Entries taken from a collection
◆ ◆ ◆ ◆

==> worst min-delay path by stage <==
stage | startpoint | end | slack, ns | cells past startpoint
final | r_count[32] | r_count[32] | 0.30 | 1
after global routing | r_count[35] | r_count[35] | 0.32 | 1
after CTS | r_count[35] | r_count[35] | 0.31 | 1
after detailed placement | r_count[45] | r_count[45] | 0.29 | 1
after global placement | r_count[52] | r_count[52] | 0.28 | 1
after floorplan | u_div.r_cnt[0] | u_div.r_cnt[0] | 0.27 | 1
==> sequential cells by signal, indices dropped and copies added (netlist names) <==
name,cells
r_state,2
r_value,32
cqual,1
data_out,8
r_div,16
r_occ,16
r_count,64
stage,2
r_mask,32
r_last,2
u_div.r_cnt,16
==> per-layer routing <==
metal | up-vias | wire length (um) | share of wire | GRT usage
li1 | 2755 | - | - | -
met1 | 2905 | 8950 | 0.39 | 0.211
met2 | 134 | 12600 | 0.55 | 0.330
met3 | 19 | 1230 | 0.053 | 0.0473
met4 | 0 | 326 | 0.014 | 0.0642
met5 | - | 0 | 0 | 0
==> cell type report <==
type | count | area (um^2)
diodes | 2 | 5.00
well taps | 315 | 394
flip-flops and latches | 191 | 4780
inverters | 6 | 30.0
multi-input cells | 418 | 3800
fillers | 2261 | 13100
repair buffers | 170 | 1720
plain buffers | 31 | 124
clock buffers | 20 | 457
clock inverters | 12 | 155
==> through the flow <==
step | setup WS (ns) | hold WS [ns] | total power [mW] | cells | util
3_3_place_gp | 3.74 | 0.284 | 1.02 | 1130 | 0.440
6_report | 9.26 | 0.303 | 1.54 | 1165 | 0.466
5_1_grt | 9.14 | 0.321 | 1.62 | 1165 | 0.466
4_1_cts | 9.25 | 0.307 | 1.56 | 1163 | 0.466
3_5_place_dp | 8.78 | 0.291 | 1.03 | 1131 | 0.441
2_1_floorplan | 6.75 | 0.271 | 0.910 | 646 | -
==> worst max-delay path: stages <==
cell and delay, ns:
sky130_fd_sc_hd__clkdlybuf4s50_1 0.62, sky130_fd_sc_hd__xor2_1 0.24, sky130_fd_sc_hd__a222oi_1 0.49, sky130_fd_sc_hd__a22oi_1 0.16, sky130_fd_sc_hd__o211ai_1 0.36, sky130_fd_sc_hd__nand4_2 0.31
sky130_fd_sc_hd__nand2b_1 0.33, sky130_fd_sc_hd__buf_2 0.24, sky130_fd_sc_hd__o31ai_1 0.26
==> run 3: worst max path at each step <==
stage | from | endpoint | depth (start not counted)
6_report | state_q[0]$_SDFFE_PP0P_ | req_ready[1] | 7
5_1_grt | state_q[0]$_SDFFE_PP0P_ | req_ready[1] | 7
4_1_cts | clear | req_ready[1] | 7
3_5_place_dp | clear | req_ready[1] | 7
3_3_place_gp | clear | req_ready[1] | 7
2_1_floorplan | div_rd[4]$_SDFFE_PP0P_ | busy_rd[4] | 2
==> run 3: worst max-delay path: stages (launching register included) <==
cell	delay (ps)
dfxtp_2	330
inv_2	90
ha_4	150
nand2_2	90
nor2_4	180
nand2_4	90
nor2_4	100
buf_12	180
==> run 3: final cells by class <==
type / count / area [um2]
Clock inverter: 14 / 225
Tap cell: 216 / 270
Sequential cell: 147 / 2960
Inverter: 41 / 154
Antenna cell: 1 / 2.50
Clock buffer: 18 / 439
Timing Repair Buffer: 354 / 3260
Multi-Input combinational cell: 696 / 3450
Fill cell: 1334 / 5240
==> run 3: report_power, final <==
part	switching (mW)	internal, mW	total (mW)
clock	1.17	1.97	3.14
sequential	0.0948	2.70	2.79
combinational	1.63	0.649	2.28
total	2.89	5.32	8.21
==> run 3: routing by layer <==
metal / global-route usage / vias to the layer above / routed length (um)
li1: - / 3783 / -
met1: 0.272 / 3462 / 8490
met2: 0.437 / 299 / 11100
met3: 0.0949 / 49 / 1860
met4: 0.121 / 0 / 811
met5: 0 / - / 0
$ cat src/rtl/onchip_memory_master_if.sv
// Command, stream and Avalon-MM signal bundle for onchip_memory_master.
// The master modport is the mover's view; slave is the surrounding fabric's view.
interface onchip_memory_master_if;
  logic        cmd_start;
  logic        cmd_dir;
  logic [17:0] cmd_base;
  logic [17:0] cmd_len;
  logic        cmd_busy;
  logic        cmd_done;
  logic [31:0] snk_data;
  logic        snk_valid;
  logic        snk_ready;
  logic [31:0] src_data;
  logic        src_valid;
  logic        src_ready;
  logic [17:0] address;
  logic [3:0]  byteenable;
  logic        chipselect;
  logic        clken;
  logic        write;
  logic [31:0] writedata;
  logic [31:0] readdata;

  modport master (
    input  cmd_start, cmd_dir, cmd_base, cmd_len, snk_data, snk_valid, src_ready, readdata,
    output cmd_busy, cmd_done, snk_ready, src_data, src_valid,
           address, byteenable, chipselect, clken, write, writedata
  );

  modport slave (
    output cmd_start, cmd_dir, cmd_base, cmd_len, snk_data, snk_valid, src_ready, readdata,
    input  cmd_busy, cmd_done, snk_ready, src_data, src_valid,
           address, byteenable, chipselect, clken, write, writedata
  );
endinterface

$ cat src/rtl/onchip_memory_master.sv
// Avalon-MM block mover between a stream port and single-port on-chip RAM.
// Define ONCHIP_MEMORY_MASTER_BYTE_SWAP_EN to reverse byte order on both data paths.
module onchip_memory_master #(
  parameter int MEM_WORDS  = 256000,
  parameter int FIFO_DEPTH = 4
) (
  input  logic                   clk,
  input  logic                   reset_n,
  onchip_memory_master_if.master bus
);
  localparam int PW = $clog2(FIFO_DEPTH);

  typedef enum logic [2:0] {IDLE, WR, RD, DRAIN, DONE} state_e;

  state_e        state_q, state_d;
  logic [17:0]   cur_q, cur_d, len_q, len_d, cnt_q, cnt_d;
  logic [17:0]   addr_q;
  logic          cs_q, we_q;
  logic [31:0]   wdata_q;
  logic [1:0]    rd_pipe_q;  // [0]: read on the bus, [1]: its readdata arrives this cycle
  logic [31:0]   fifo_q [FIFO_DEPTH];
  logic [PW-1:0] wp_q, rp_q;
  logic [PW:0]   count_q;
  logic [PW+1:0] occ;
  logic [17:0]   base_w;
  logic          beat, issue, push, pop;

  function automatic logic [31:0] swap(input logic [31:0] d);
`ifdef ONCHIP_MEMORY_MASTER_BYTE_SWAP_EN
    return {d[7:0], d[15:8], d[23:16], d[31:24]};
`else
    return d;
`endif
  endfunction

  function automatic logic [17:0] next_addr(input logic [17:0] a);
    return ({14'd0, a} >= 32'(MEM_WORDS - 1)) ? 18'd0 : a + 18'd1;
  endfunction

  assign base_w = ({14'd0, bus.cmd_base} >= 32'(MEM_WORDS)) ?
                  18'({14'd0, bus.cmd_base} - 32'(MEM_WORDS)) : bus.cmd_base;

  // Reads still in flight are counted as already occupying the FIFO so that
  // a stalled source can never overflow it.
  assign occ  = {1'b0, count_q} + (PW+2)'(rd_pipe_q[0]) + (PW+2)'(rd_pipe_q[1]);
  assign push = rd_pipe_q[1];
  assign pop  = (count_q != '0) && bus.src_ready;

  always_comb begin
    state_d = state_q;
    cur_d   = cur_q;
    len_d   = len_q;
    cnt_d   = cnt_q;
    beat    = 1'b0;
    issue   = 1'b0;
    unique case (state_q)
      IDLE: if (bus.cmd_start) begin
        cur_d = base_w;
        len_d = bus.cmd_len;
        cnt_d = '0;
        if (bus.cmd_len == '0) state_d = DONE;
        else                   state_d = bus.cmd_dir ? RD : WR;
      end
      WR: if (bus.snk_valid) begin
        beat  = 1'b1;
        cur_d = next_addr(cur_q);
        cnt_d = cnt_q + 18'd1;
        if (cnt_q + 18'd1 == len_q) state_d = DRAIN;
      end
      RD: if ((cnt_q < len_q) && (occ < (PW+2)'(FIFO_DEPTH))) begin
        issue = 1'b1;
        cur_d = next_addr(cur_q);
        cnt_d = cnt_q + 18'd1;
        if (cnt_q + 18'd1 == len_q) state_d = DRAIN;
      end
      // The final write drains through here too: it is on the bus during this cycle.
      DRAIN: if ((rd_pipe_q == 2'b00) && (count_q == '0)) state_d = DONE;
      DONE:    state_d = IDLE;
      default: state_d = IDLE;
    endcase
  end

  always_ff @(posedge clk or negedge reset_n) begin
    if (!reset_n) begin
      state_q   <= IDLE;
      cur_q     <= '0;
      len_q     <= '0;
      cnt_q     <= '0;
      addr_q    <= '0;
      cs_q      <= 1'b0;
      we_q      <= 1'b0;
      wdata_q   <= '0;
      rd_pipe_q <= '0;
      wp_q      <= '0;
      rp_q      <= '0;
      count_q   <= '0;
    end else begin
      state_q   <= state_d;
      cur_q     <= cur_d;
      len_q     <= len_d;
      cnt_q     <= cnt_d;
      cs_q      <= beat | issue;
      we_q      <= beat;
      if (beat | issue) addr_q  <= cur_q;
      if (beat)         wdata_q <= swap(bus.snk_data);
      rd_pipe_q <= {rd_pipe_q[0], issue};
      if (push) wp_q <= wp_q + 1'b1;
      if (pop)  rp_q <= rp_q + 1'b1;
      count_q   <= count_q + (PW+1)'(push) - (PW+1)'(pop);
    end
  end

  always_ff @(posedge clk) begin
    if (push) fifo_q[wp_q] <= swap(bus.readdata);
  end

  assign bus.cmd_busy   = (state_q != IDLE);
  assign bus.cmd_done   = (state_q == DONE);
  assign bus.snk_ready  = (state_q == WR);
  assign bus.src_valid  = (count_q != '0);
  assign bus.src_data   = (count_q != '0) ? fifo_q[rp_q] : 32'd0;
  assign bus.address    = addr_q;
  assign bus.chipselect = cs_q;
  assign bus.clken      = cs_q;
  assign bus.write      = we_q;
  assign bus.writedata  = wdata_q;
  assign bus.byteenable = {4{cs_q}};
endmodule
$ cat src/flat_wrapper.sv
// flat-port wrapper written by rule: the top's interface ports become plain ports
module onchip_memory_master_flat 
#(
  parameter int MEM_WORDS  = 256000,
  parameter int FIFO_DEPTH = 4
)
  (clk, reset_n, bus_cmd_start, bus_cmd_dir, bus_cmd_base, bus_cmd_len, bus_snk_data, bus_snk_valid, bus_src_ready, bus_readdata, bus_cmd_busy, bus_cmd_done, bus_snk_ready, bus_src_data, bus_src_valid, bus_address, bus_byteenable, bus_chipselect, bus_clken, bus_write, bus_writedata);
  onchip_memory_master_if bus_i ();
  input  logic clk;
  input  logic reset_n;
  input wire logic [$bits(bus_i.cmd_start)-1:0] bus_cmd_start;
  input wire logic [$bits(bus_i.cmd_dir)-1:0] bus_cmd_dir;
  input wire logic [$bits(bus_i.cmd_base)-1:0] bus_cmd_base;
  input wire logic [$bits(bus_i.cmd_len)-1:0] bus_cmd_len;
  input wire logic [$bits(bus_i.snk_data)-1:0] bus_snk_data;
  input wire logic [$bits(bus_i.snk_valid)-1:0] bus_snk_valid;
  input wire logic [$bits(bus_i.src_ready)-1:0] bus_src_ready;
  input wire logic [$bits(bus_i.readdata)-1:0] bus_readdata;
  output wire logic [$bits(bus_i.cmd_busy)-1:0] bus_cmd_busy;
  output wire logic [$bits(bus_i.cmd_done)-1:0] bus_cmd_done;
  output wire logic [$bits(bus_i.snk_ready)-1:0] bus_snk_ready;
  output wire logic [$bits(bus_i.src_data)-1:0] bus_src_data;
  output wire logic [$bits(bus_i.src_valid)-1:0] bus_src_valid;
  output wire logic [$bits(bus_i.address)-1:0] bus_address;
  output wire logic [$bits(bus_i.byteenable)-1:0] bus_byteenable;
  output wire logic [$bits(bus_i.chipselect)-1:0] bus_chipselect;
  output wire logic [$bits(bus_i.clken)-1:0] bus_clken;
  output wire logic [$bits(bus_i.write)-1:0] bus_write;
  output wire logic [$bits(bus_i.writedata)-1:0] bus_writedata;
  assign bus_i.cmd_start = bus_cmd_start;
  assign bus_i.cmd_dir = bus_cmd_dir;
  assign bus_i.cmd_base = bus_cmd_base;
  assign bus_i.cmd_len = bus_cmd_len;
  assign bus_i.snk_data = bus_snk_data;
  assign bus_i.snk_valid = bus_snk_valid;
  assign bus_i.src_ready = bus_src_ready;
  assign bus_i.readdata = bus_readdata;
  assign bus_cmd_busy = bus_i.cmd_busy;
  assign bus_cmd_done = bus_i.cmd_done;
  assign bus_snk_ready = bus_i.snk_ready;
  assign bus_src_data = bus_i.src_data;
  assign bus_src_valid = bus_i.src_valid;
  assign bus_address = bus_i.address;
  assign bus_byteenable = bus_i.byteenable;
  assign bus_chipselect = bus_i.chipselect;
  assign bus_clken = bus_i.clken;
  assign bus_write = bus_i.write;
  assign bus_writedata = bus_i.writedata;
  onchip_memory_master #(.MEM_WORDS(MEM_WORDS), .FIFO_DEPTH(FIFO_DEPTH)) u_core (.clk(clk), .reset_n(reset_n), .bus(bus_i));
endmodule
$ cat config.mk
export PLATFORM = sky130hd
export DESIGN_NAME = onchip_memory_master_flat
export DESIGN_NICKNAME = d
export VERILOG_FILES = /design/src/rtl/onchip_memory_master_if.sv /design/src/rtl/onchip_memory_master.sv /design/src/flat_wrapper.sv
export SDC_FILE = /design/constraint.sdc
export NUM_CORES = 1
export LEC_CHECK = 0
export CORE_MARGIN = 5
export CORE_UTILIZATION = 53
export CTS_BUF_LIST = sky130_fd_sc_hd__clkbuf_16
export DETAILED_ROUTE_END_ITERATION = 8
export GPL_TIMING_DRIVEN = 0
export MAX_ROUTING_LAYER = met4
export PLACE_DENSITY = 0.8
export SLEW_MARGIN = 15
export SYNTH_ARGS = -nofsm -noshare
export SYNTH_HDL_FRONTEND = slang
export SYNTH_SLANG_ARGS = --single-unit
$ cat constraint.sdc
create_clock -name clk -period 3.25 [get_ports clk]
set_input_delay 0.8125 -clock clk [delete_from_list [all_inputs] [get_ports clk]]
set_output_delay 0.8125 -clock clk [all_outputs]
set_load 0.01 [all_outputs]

◆ ◆ ◆ ◆

● YOUR OBJECTIVE
Nothing but the lines from the beginning of the records through the line with "after global placement" should appear, each printed exactly.

● RESULT OF THIS EXERCISE
==> worst min-delay path by stage <==
stage | startpoint | end | slack, ns | cells past startpoint
final | r_count[32] | r_count[32] | 0.30 | 1
after global routing | r_count[35] | r_count[35] | 0.32 | 1
after CTS | r_count[35] | r_count[35] | 0.31 | 1
after detailed placement | r_count[45] | r_count[45] | 0.29 | 1
after global placement | r_count[52] | r_count[52] | 0.28 | 1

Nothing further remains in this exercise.